Two-Photon-Microscope Smashes Speed Records

A new microscope breaks a long-standing speed limit, recording footage of brain activity 15 times faster than scientists once believed possible. It gathers data quickly enough to record neurons’ voltage spikes and release of chemical messengers over large areas, moni­toring hundreds of synapses simul­taneously – a giant leap for the powerful imaging technique of two-photon micro­scopy.

The SLAP microscope is a new kind of two-photon microscopy that can capture fleeting neural activity at unprecedented spatiotemporal resolution. (Source: M. Staley, HHMI)

The trick lies not in bending the laws of physics, but in using knowledge about a sample to compress the same information into fewer measure­ments. Scientists at the Howard Hughes Medical Institute’s Janelia Research Campus have used the new micro­scope to watch patterns of neuro­transmitter release onto mouse neurons. Until now, it’s been impossible to capture these milli­second-timescale patterns in the brains of living animals.

Scientists use two-photon imaging to peer inside opaque samples like living brains that are impene­trable with regular light microscopy. These micro­scopes use a laser to excite fluorescent molecules and then measure the light emitted. In classic two-photon micro­scopy, each measurement takes a few nanoseconds; making a video requires taking measure­ments for every pixel in the image in every frame. That, in theory, limits how fast one can capture an image, says Kaspar Podgorski, a fellow at Janelia. “You’d think that’d be a funda­mental limit – the number of pixels multiplied by the minimum time per pixel,” he says. “But we’ve broken this limit by compressing the measure­ments.” Previously, that kind of speed could only be achieved over tiny areas.

The new tool – Scanned Line Angular Projection micro­scopy, or SLAP – makes the time-consuming data-collection part more efficient in a few ways. It compresses multiple pixels into one measure­ment and scans only pixels in areas of interest, thanks to a device that can control which parts of the image are illu­minated. A high-resolution picture of the sample, captured before the two-photon imaging begins, guides the scope and allows scientists to decompress the data to create detailed videos.

Much like a CT scanner, which builds up an image by scanning a patient from different angles, SLAP sweeps a beam of light across a sample along four different planes. Instead of recording each pixel in the beam’s path as an indi­vidual data point, the scope compresses the points in that line together into one number. Then, computer programs unscramble the lines of pixels to get data for every point in the sample – sort of like solving a giant Sudoku puzzle.

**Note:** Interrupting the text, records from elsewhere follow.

interface sbusrx_rsp_if
   import sbusrx_pkg::*;
();
   logic                  valid;
   logic                  ready;
   logic [CHAN_IDX_W-1:0] channel_number;
   logic [CHAN_VAL_W-1:0] channel_value;
   logic                  digital_one;
   logic                  digital_two;
   logic                  lost_frame;
   logic                  fail_safe;
   logic                  frame_end;

   modport source (output valid, output channel_number, output channel_value,
                   output digital_one, output digital_two, output lost_frame,
                   output fail_safe, output frame_end, input ready);
   modport sink   (input valid, input channel_number, input channel_value,
                   input digital_one, input digital_two, input lost_frame,
                   input fail_safe, input frame_end, output ready);
endinterface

In the time it takes SLAP to scan the whole sample, a tradi­tional scope going pixel-by-pixel would cover just a small fraction of an image. This speed allowed Podgorski’s team to watch in detail how glutamate, an important neuro­transmitter, is released onto different parts of mouse neurons. In the mouse visual cortex, for example, they identi­fied regions on neurons’ dendrites where many synapses seem to be active at the same time. And they tracked neural activity patterns migrating across the mouse’s cortex as an object moved across its visual field.

Podgorski’s ultimate goal is image all of the signals coming into a single neuron, to under­stand how neurons transform incoming signals into outgoing signals. This current scope is “only a step along the way – but we’re already building a second generation. Once we have that, we won’t be limited by the micro­scope anymore,” he says. His team is upgrading the scope’s scanners to increase its speed. They’re also seeking ways to track other neuro­transmitters so they can fully tap into the symphony of neural communi­cation. (Source: HHMI)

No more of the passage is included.